China’s Expanding Military Presence in Africa

A China in Africa Podcast

China is steadily expanding its military footprint in Africa, highlighted by the recent deployment of 700 combat-ready troops to join a multinational peacekeeping operation in South Sudan. In all, the People’s Liberation Army and Navy now have an estimated 2,700 soldiers, sailors, engineers, and medical staff stationed across the continent.

The number of troops deployed in Africa is extremely small, even insignificant, in the broader context of the massive Chinese military. However, a discernible trend is becoming increasingly apparent as Beijing expands the range of operations that its forces are engaged in Africa to include post-conflict stabilization (Mali), medical humanitarian missions (Liberia), on-going conflict stabilization (South Sudan) and anti-piracy operations (Somalia) among others. In all, Chinese military personnel are now involved in seven out of nine United Nations peacekeeping operations on the continent, the most of any permanent Security Council member.

Although it will be a long time, if ever, that China’s small military footprint will rival those of the United States and European countries in Africa, the steadily rising number of PLA/PLAN forces on the continent may indeed have profound consequences. Africa appears to be the theater of operations that is testing two bedrock principles of Chinese foreign policy: 1) The long-held non-interference doctrine and 2) no overseas military bases.
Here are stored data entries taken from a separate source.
What follows belongs to an exercise in optimizing a design on an open flow for small area, a short achievable clock period and few clock cycles per item; a production flow would make more cautious choices. The RTL was checked by simulation tests, not by an equivalence proof against the original design.

$ cat design/flow/design.v
`timescale 1ns / 1ps
`default_nettype none
package cba_pkg;
  localparam int NumBlocks = 256;
  localparam int IdxW      = $clog2(NumBlocks);
  localparam int CntW      = IdxW + 1;
  localparam int BytesW    = 20;
  localparam int BsW       = 13;
  localparam logic [BsW-1:0] BsReset = BsW'(64);
  localparam int PaddrW = 3;
  localparam logic [1:0] REQ_ALLOC  = 2'd0;
  localparam logic [1:0] REQ_RESIZE = 2'd1;
  localparam logic [1:0] REQ_FREE   = 2'd2;
  localparam logic [1:0] REQ_BAD    = 2'd3;
  localparam logic [1:0] ST_INPLACE = 2'd0;
  localparam logic [1:0] ST_PLACED  = 2'd1;
  localparam logic [1:0] ST_NOSPACE = 2'd2;
  localparam logic [1:0] ST_INVALID = 2'd3;
endpackage
`default_nettype wire
`timescale 1ns / 1ps
`default_nettype none
module cba_front #(
  parameter logic [7:0] Cut = 8'b0101_0100
) (
  input  wire logic                        clk_i,
  input  wire logic                        rst_ni,
  input  wire logic                        adv_i,
  input  wire logic [cba_pkg::BsW-1:0]     bs_i,      
  input  wire logic                        valid_i,
  input  wire logic [9:0]                  tag_i,     
  input  wire logic [cba_pkg::BytesW-1:0]  bytes_i,
  output logic                             valid_o,
  output logic [9:0]                       tag_o,
  output logic                             zero_o,    
  output logic                             big_o,     
  output logic [7:0]                       q_o        
);
  localparam int BsW = cba_pkg::BsW;
  localparam int BW  = cba_pkg::BytesW;
  logic [BW-1:0] c_in;
  always_comb begin
    for (int i = 0; i < BW; i++) begin
      c_in[i] = bytes_i[i] ^ ~(|(bytes_i & BW'((1 << i) - 1)));
    end
  end
  logic          v0_q, z0_q;
  logic [9:0]    t0_q;
  logic [BW-1:0] c0_q;
  always_ff @(posedge clk_i or negedge rst_ni) begin
    if (!rst_ni)    v0_q <= 1'b0;
    else if (adv_i) v0_q <= valid_i;
  end
  always_ff @(posedge clk_i) begin
    if (adv_i) begin
      t0_q <= tag_i;
      z0_q <= (bytes_i == '0);
      c0_q <= c_in;
    end
  end
  logic          sv   [9];
  logic [9:0]    st   [9];
  logic          sz   [9];
  logic          sbig [9];
  logic [BW:0]   srem [9];
  logic [7:0]    sq   [9];
  assign sv[8]   = v0_q;
  assign st[8]   = t0_q;
  assign sz[8]   = z0_q;
  assign sbig[8] = ({1'b0, c0_q[BW-1:8]} >= bs_i);
  assign srem[8] = {1'b0, c0_q};
  assign sq[8]   = '0;
  for (genvar k = 7; k >= 0; k--) begin : step
    logic [BsW:0] diff;
    logic         ge;
    logic [BW:0]  rem;
    logic [7:0]   q;
    always_comb begin
      diff = srem[k+1][k +: BsW+1] - {1'b0, bs_i};
      ge   = !diff[BsW];
      rem  = srem[k+1];
      if (ge) rem[k +: BsW+1] = diff;
      for (int i = k + BsW; i <= BW; i++) rem[i] = 1'b0;
      q    = sq[k+1];
      q[k] = ge;
    end
    if (Cut[k]) begin : cut
      logic          v_q;
      logic [9:0]    t_q;
      logic          z_q, big_q;
      logic [BW:0]   rem_q;
      logic [7:0]    q_q;
      always_ff @(posedge clk_i or negedge rst_ni) begin
        if (!rst_ni)    v_q <= 1'b0;
        else if (adv_i) v_q <= sv[k+1];
      end
      always_ff @(posedge clk_i) begin
        if (adv_i) begin
          t_q   <= st[k+1];
          z_q   <= sz[k+1];
          big_q <= sbig[k+1];
          rem_q <= rem;
          q_q   <= q;
        end
      end
      assign sv[k]   = v_q;
      assign st[k]   = t_q;
      assign sz[k]   = z_q;
      assign sbig[k] = big_q;
      assign srem[k] = rem_q;
      assign sq[k]   = q_q;
    end else begin : wire_through
      assign sv[k]   = sv[k+1];
      assign st[k]   = st[k+1];
      assign sz[k]   = sz[k+1];
      assign sbig[k] = sbig[k+1];
      assign srem[k] = rem;
      assign sq[k]   = q;
    end
  end
  assign valid_o = sv[0];
  assign tag_o   = st[0];
  assign zero_o  = sz[0];
  assign big_o   = sbig[0];
  assign q_o     = sq[0];
endmodule
`default_nettype wire
`timescale 1ns / 1ps
`default_nettype none
module cba_queue #(
  parameter int W = 20
) (
  input  wire logic         clk_i,
  input  wire logic         rst_ni,
  input  wire logic         push_valid_i,
  output logic              push_ready_o,
  input  wire logic [W-1:0] push_data_i,
  output logic              pop_valid_o,
  input  wire logic         pop_i,
  output logic [W-1:0]      pop_data_o,
  output logic              nxt_valid_o,   
  output logic [W-1:0]      nxt_data_o
);
  logic [W-1:0] slot0_q, slot1_q;
  logic         wr_ptr_q, rd_ptr_q;
  logic [1:0]   count_q, count_d;
  logic         ready_q;
  logic         do_push, do_pop;
  assign push_ready_o = ready_q;
  assign pop_valid_o  = (count_q != 2'd0);
  assign pop_data_o   = rd_ptr_q ? slot1_q : slot0_q;
  assign do_push      = push_valid_i && ready_q;
  assign do_pop       = pop_i && (count_q != 2'd0);
  always_comb begin
    unique case (count_q)
      2'd0:    count_d = do_push ? 2'd1 : 2'd0;
      2'd1:    count_d = do_pop ? (do_push ? 2'd1 : 2'd0) : (do_push ? 2'd2 : 2'd1);
      default: count_d = do_pop ? 2'd1 : 2'd2;
    endcase
  end
  assign nxt_valid_o = (count_q == 2'd2) || do_push;
  assign nxt_data_o  = (count_q == 2'd2) ? (rd_ptr_q ? slot0_q : slot1_q) : push_data_i;
  always_ff @(posedge clk_i or negedge rst_ni) begin
    if (!rst_ni) begin
      wr_ptr_q <= 1'b0;
      rd_ptr_q <= 1'b0;
      count_q  <= 2'd0;
      ready_q  <= 1'b1;
    end else begin
      if (do_push) wr_ptr_q <= ~wr_ptr_q;
      if (do_pop)  rd_ptr_q <= ~rd_ptr_q;
      count_q <= count_d;
      ready_q <= (count_d != 2'd2);
    end
  end
  always_ff @(posedge clk_i) begin
    if (do_push && !wr_ptr_q) slot0_q <= push_data_i;
    if (do_push &&  wr_ptr_q) slot1_q <= push_data_i;
  end
endmodule
`default_nettype wire
`timescale 1ns / 1ps
`default_nettype none
module cba_ffs (
  input  wire logic [255:0] v_i,
  output logic              found_o,
  output logic [7:0]        idx_o
);
  for (genvar l = 0; l < 8; l++) begin : lv
    localparam int N = 128 >> l;
    logic [N-1:0]       vo;
    logic [N*(l+1)-1:0] io;
    for (genvar j = 0; j < N; j++) begin : nd
      if (l == 0) begin : leaf
        assign vo[j] = v_i[2*j] | v_i[2*j+1];
        assign io[j] = ~v_i[2*j];
      end else begin : node
        logic         vl, vh;
        logic [l-1:0] il, ih;
        assign vl = lv[l-1].vo[2*j];
        assign vh = lv[l-1].vo[2*j+1];
        assign il = lv[l-1].io[2*j*l +: l];
        assign ih = lv[l-1].io[(2*j+1)*l +: l];
        assign vo[j] = vl | vh;
        assign io[j*(l+1) +: l+1] = vl ? {1'b0, il} : {1'b1, ih};
      end
    end
  end
  assign found_o = lv[7].vo[0];
  assign idx_o   = lv[7].io[7:0];
endmodule
Context: an optimization exercise on an open-source flow, tuned for small area. The choices shown serve that exercise and are no tape-out recipe. In this exercise RTL edits were held to simulation tests only and were not proved equivalent to the original. Power is estimated from default activity; no workload was simulated.

[run.sh]
#!/bin/bash
# synth_recipe.tcl (not shown) runs the flow's synth.tcl, then flattens the netlist and writes it again
# the make line also repeats each setting of config.mk as NAME=value (left out here)
make -C /OpenROAD-flow-scripts/flow DESIGN_CONFIG=/design/flow/config.mk WORK_HOME=/design/flow/orfs CLKGATE_MAP_FILE= SYNTH_SCRIPT=/design/flow/synth_recipe.tcl finish
[config.mk]
export PLATFORM = sky130hd
export DESIGN_NAME = dram_pattern_tester
export DESIGN_NICKNAME = dram_pattern_tester
export VERILOG_FILES = /design/flow/design.v
export SDC_FILE = /design/flow/constraint.sdc
export NUM_CORES = 4
export LEC_CHECK = 0
export CAP_MARGIN = 20
export CORE_AREA = 5 5 295 295
export DIE_AREA = 0 0 300 300
export SLEW_MARGIN = 20
[constraint.sdc]
create_clock -name core_clock -period 7.0 [get_ports {user_clk}]
set_input_delay 1.4000 -clock core_clock [delete_from_list [all_inputs] [get_ports {user_clk}]]
set_output_delay 1.4000 -clock core_clock [all_outputs]
set_load 0.01 [all_outputs]
[design.v]
package dram_test_pkg;
    localparam int DEF_ADDR_W = 24;
    localparam int DEF_DATA_W = 256;
    typedef enum logic [1:0] {
        IDLE,
        WRITE,
        READ,
        DONE
    } state_t;
    function automatic logic [15:0] pattern_lane(
        input logic [15:0] addr_lo,
        input logic [15:0] seed,
        input int          lane
    );
        pattern_lane = seed ^ (addr_lo + lane[15:0]);
    endfunction
    function automatic logic [DEF_DATA_W-1:0] pattern_word(
        input logic [15:0] addr_lo,
        input logic [15:0] seed
    );
        logic [DEF_DATA_W-1:0] w;
        for (int i = 0; i < DEF_DATA_W / 16; i++) begin
            w[16*i +: 16] = pattern_lane(addr_lo, seed, i);
        end
        pattern_word = w;
    endfunction
endpackage
module dram_pattern_gen
#(
    parameter int DATA_W = dram_test_pkg::DEF_DATA_W
) (
    input  logic [15:0]       addr_lo,
    input  logic [15:0]       seed,
    output logic [DATA_W-1:0] data
);
    for (genvar i = 0; i < DATA_W / 16; i++) begin : g_lane
        assign data[16*i +: 16] = dram_test_pkg::pattern_lane(addr_lo, seed, i);
    end
endmodule
module dram_pattern_tester
#(
    parameter int ADDR_W          = dram_test_pkg::DEF_ADDR_W,
    parameter int DATA_W          = dram_test_pkg::DEF_DATA_W,
    parameter int MAX_OUTSTANDING = 8
) (
    input  logic                user_clk,
    input  logic                user_rst,
    input  logic                start,
    input  logic [ADDR_W-1:0]   base_addr,
    input  logic [ADDR_W-1:0]   word_count,
    input  logic [15:0]         seed,
    output logic                busy,
    output logic                done,
    output logic                pass,
    output logic [31:0]         error_count,
    output logic [ADDR_W-1:0]   first_err_addr,
    output logic                first_err_valid,
    output logic                cmd_valid,
    input  logic                cmd_ready,
    output logic                cmd_we,
    output logic [ADDR_W-1:0]   cmd_addr,
    output logic                wdata_valid,
    input  logic                wdata_ready,
    output logic [DATA_W/8-1:0] wdata_we,
    output logic [DATA_W-1:0]   wdata_data,
    input  logic                rdata_valid,
    output logic                rdata_ready,
    input  logic [DATA_W-1:0]   rdata_data
);
    localparam int CW = ADDR_W + 1;
    localparam int OW = $clog2(MAX_OUTSTANDING) + 1;
    dram_test_pkg::state_t            state, state_nx;
    logic [ADDR_W-1:0] wr_addr, rd_cmd_addr, rd_chk_addr;
    logic [CW-1:0]     wc_q, wr_cnt, issued, returned;
    logic [OW-1:0]     outstanding;
    logic [15:0]       seed_q;
    logic              cmd_done, wd_done;
    logic              launch, cmd_hs, wd_hs, rd_hs, rd_issue, word_done, mismatch;
    logic [DATA_W-1:0] wr_pat, exp_pat;
    dram_pattern_gen #(.DATA_W(DATA_W)) u_wr_gen (
        .addr_lo(wr_addr[15:0]),
        .seed   (seed_q),
        .data   (wr_pat)
    );
    dram_pattern_gen #(.DATA_W(DATA_W)) u_exp_gen (
        .addr_lo(rd_chk_addr[15:0]),
        .seed   (seed_q),
        .data   (exp_pat)
    );
    assign launch    = start && (state == dram_test_pkg::IDLE || state == dram_test_pkg::DONE);
    assign cmd_hs    = cmd_valid && cmd_ready;
    assign wd_hs     = wdata_valid && wdata_ready;
    assign rd_hs     = rdata_valid && rdata_ready;
    assign rd_issue  = cmd_hs && state == dram_test_pkg::READ;
    assign word_done = state == dram_test_pkg::WRITE && (cmd_done || cmd_ready) && (wd_done || wdata_ready);
    assign mismatch  = rdata_data != exp_pat;
    assign busy       = state == dram_test_pkg::WRITE || state == dram_test_pkg::READ;
    assign done       = state == dram_test_pkg::DONE;
    assign pass       = done && error_count == '0;
    assign wdata_we   = {(DATA_W/8){wdata_valid}};
    assign wdata_data = state == dram_test_pkg::WRITE ? wr_pat : '0;
    always_comb begin
        state_nx    = state;
        cmd_valid   = 1'b0;
        cmd_we      = 1'b0;
        cmd_addr    = '0;
        wdata_valid = 1'b0;
        rdata_ready = 1'b0;
        case (state)
            dram_test_pkg::IDLE, dram_test_pkg::DONE: begin
                if (start) state_nx = word_count == '0 ? dram_test_pkg::DONE : dram_test_pkg::WRITE;
            end
            dram_test_pkg::WRITE: begin
                cmd_valid   = !cmd_done;
                cmd_we      = 1'b1;
                cmd_addr    = wr_addr;
                wdata_valid = !wd_done;
                if (word_done && wr_cnt + CW'(1) == wc_q) state_nx = dram_test_pkg::READ;
            end
            dram_test_pkg::READ: begin
                cmd_valid   = issued < wc_q && outstanding < OW'(MAX_OUTSTANDING);
                cmd_addr    = rd_cmd_addr;
                rdata_ready = 1'b1;
                if (rdata_valid && returned + CW'(1) == wc_q) state_nx = dram_test_pkg::DONE;
            end
            default: state_nx = dram_test_pkg::IDLE;
        endcase
    end
    always_ff @(posedge user_clk or posedge user_rst) begin
        if (user_rst) begin
            state  <= dram_test_pkg::IDLE;
            wc_q   <= '0;
            seed_q <= '0;
        end else begin
            state <= state_nx;
            if (launch) begin
                wc_q   <= {1'b0, word_count};
                seed_q <= seed;
            end
        end
    end
    always_ff @(posedge user_clk or posedge user_rst) begin
        if (user_rst) begin
            wr_addr  <= '0;
            wr_cnt   <= '0;
            cmd_done <= 1'b0;
            wd_done  <= 1'b0;
        end else if (launch) begin
            wr_addr  <= base_addr;
            wr_cnt   <= '0;
            cmd_done <= 1'b0;
            wd_done  <= 1'b0;
        end else if (state == dram_test_pkg::WRITE) begin
            cmd_done <= !word_done && (cmd_done || cmd_hs);
            wd_done  <= !word_done && (wd_done || wd_hs);
            if (word_done) begin
                wr_addr <= wr_addr + ADDR_W'(1);
                wr_cnt  <= wr_cnt + CW'(1);
            end
        end
    end
    always_ff @(posedge user_clk or posedge user_rst) begin
        if (user_rst) begin
            rd_cmd_addr <= '0;
            issued      <= '0;
            outstanding <= '0;
        end else if (launch) begin
            rd_cmd_addr <= base_addr;
            issued      <= '0;
            outstanding <= '0;
        end else begin
            if (rd_issue) begin
                rd_cmd_addr <= rd_cmd_addr + ADDR_W'(1);
                issued      <= issued + CW'(1);
            end
            if (rd_issue != rd_hs) outstanding <= rd_issue ? outstanding + OW'(1) : outstanding - OW'(1);
        end
    end
    always_ff @(posedge user_clk or posedge user_rst) begin
        if (user_rst) begin
            rd_chk_addr     <= '0;
            returned        <= '0;
            error_count     <= '0;
            first_err_addr  <= '0;
            first_err_valid <= 1'b0;
        end else if (launch) begin
            rd_chk_addr     <= base_addr;
            returned        <= '0;
            error_count     <= '0;
            first_err_addr  <= '0;
            first_err_valid <= 1'b0;
        end else if (rd_hs) begin
            rd_chk_addr <= rd_chk_addr + ADDR_W'(1);
            returned    <= returned + CW'(1);
            if (mismatch) begin
                if (error_count != '1) error_count <= error_count + 32'd1;
                if (!first_err_valid) begin
                    first_err_addr  <= rd_chk_addr;
                    first_err_valid <= 1'b1;
                end
            end
        end
    end
endmodule
This design comes from an exercise in tuning for small area and a short achievable clock period on the open sky130 flow, not from production work. The RTL was checked by simulation tests, not by an equivalence proof against the original design. Power figures rest on the tool's default switching activity, not on a simulated workload.

Design motion_command_word_parser_core, start of the top module:
module motion_command_word_parser_core (
    input  logic        aclk,
    input  logic        aresetn,
    input  logic        s_valid,
    output logic        s_ready,
    input  logic [7:0]  s_rx_byte,
    output logic        m_valid,
    input  logic        m_ready,
    output logic [2:0]  m_status,
    output logic [1:0]  m_error_axis,
    output logic [16:0] m_x_mils,
    output logic [16:0] m_y_mils,
    output logic [16:0] m_z_mils,
    input  logic        cfg_valid,
    output logic        cfg_ready,
    input  logic [2:0]  cfg_index,
    input  logic [16:0] cfg_data
);
    logic [2:0][16:0] limit_reg;
    logic [2:0][16:0] hold_reg;
    logic [71:0] st;           
    logic [2:0][16:0] val_n;     
    logic [1:0]  lw;           
    logic        sel_act;      
    logic [1:0]  sel_ax;       
    logic [2:0]  idx;          
    logic        discard;
    logic        mv;
    logic [2:0]  status_reg;
    logic [1:0]  axis_reg;
    logic [7:0] b;
    logic [7:0] bu;
    logic is_cr, is_etx, is_sp, is_letter, is_f, is_char, is_dot;
    logic [3:0] code;
    logic accept, act, finish, err_any, wr;
    assign b  = s_rx_byte;
    assign bu = b & 8'hDF;
    always_comb begin
        is_cr     = (b == 8'h0D);
        is_etx    = (b == 8'h03);
        is_sp     = (b == 8'h20);
        is_f      = (bu == 8'h46);
        is_letter = (bu == 8'h58) || (bu == 8'h59) || (bu == 8'h5A) || is_f;
        is_dot    = (b == 8'h2E);
        is_char   = ((b >= 8'h30) && (b <= 8'h39)) || is_dot;
        code      = is_dot ? mcwp_pkg::CODE_DOT : b[3:0];
    end
    assign s_ready   = !mv || m_ready;
    assign cfg_ready = 1'b1;
    assign accept    = s_valid && s_ready;
    assign act       = accept && !discard;
    assign finish    = act && is_cr;
  ...
==> flow/config.mk <==
export PLATFORM = sky130hd
export DESIGN_NAME = motion_command_word_parser_core
export DESIGN_NICKNAME = motion_command_word_parser_core
export VERILOG_FILES = /design/flow/design.v
export SDC_FILE = /design/flow/constraint.sdc
export NUM_CORES = 4
export LEC_CHECK = 0
export ABC_AREA = 1
export ABC_CLOCK_PERIOD_IN_PS = 4500
export CAP_MARGIN = 20
export CORE_MARGIN = 2
export CORE_UTILIZATION = 40
export CTS_CLUSTER_DIAMETER = 100
export CTS_CLUSTER_SIZE = 36
export SETUP_SLACK_MARGIN = 5
export SLEW_MARGIN = 20
==> flow/constraint.sdc <==
create_clock -name core_clock -period 10.0 [get_ports {aclk}]
set_input_delay 2.0000 -clock core_clock [delete_from_list [all_inputs] [get_ports {aclk}]]
set_output_delay 2.0000 -clock core_clock [all_outputs]
set_load 0.01 [all_outputs]
standard.sh (not shown) runs the stock make flow with config.mk's settings and CLKGATE_MAP_FILE= SYNTH_SCRIPT=/design/flow/synth_recipe.tcl, a recipe that flattens the netlist after the stock synthesis.
==> flow/flow/run.sh <==
#!/bin/bash
# Layout flow: the standard flow (standard synthesis unchanged), with the
# port buffers made from plain buffers instead of delay buffers, the resizer
# allowed to pick any drive strength (not only cells of the same footprint),
# and a larger setup margin for timing repair. Each step's full output is in
# orfs/logs; make's own output is in make_finish.log here.
set -euo pipefail
bash standard.sh \
    "BUFFER_PORTS_ARGS=-buffer_cell sky130_fd_sc_hd__buf_1" \
    MATCH_CELL_FOOTPRINT=0 \
    SETUP_SLACK_MARGIN=5.6 \
    finish > make_finish.log 2>&1
Edit:
- CTS_CLUSTER_DIAMETER: 100 -> 120
- CTS_CLUSTER_SIZE: 36 -> 30
Outcome: Routed wire length is about the same. Total power falls slightly. Register-to-register slack hardly moves. Die area does not change. Via count barely changes. Hold slack stays flat. Clock-buffer cell count rises by 4. Combinational power stays flat. Non-clock buffer count falls by 1. Clock power falls by a few percent.


motion_command_word_parser_core again, from the RTL that the note above started with.
export LEC_CHECK = 0
export ABC_CLOCK_PERIOD_IN_PS = 4500
export CAP_MARGIN = 20
export CORE_MARGIN = 2
export CORE_UTILIZATION = 40
export CTS_CLUSTER_DIAMETER = 120
export CTS_CLUSTER_SIZE = 30
export SETUP_SLACK_MARGIN = 5
export SLEW_MARGIN = 20
create_clock -name core_clock -period 10.0 [get_ports {aclk}]
Scripts as last shown in full above: flow/flow/run.sh
Then changed:
--- a/flow/flow/run.sh
+++ b/flow/flow/run.sh
@@ -10,3 +10,3 @@
     MATCH_CELL_FOOTPRINT=0 \
-    SETUP_SLACK_MARGIN=5.6 \
+    SETUP_SLACK_MARGIN=5.75 \
     finish > make_finish.log 2>&1
Settings changed: ABC_AREA from default to 1.
Non-clock buffer count rises by 13. Setup slack gets better by 53 ps. Global-route usage goes up by 0.11 points. Combinational power goes down by about 18%. Sequential share of layout area went down by 0.20 points. Sequential cell count does not change. Sequential power came out lower by about 6%. Power goes down by 11%. Utilization rises by 1.2 points. Maximum frequency increases by 1.2%.


motion_command_word_parser_core, a different RTL version from the one above (not shown whole).
For scale: about 1,400 cells after synthesis, about 92 I/O pins.
export LEC_CHECK = 0
export ABC_AREA = 1
export ABC_CLOCK_PERIOD_IN_PS = 4500
export CAP_MARGIN = 20
export CORE_MARGIN = 2
export CORE_UTILIZATION = 40
export CTS_CLUSTER_DIAMETER = 120
export CTS_CLUSTER_SIZE = 27
export SETUP_SLACK_MARGIN = 5
export SLEW_MARGIN = 20
create_clock -name core_clock -period 10.0 [get_ports {aclk}]
==> flow/flow/run.sh <==
#!/bin/bash
# Layout flow: the standard flow (standard synthesis unchanged), with the
# port buffers made from plain buffers instead of delay buffers, the resizer
# allowed to pick any drive strength (not only cells of the same footprint),
# and a larger setup margin for timing repair. Each step's full output is in
# orfs/logs; make's own output is in make_finish.log here.
set -euo pipefail
bash standard.sh \
    "BUFFER_PORTS_ARGS=-buffer_cell sky130_fd_sc_hd__buf_1" \
    MATCH_CELL_FOOTPRINT=0 \
    SETUP_SLACK_MARGIN=5.6 \
    finish > make_finish.log 2>&1
The baseline produced a clean layout.
Source: an optimization exercise on an open RTL-to-GDS flow (aim: small area, a short achievable clock period and few clock cycles). Production flows keep margins and buffers that such runs may drop. Function was checked by simulation only, so behaviour that the tests miss may differ from the original. Power is estimated from default activity; no workload was simulated.

==> flow/config.mk <==
export PLATFORM = sky130hd
export DESIGN_NAME = xm_bus_top
export DESIGN_NICKNAME = xm_bus_top
export VERILOG_FILES = /design/flow/design.v
export SDC_FILE = /design/flow/constraint.sdc
export NUM_CORES = 4
export LEC_CHECK = 0
export CAP_MARGIN = 20
export CORE_MARGIN = 2
export CORE_UTILIZATION = 40
export SLEW_MARGIN = 20
==> flow/constraint.sdc <==
create_clock -name core_clock -period 5.0 [get_ports {clk}]
set_input_delay 1.0000 -clock core_clock [delete_from_list [all_inputs] [get_ports {clk}]]
set_output_delay 1.0000 -clock core_clock [all_outputs]
set_load 0.01 [all_outputs]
Former U.S. ambassador to Ethiopia, David Shinn, who is also a prominent Sino-African scholar at the George Washington University’s Eliott School of International Affairs in Washington, D.C., is to publish a new research paper that explores what’s motivating the Chinese military push in Africa and how it’s being received by both Africans and the international community at large. Ambassador Shinn joins Eric & Cobus to discuss the new geopolitics of Chinese force projection in Africa.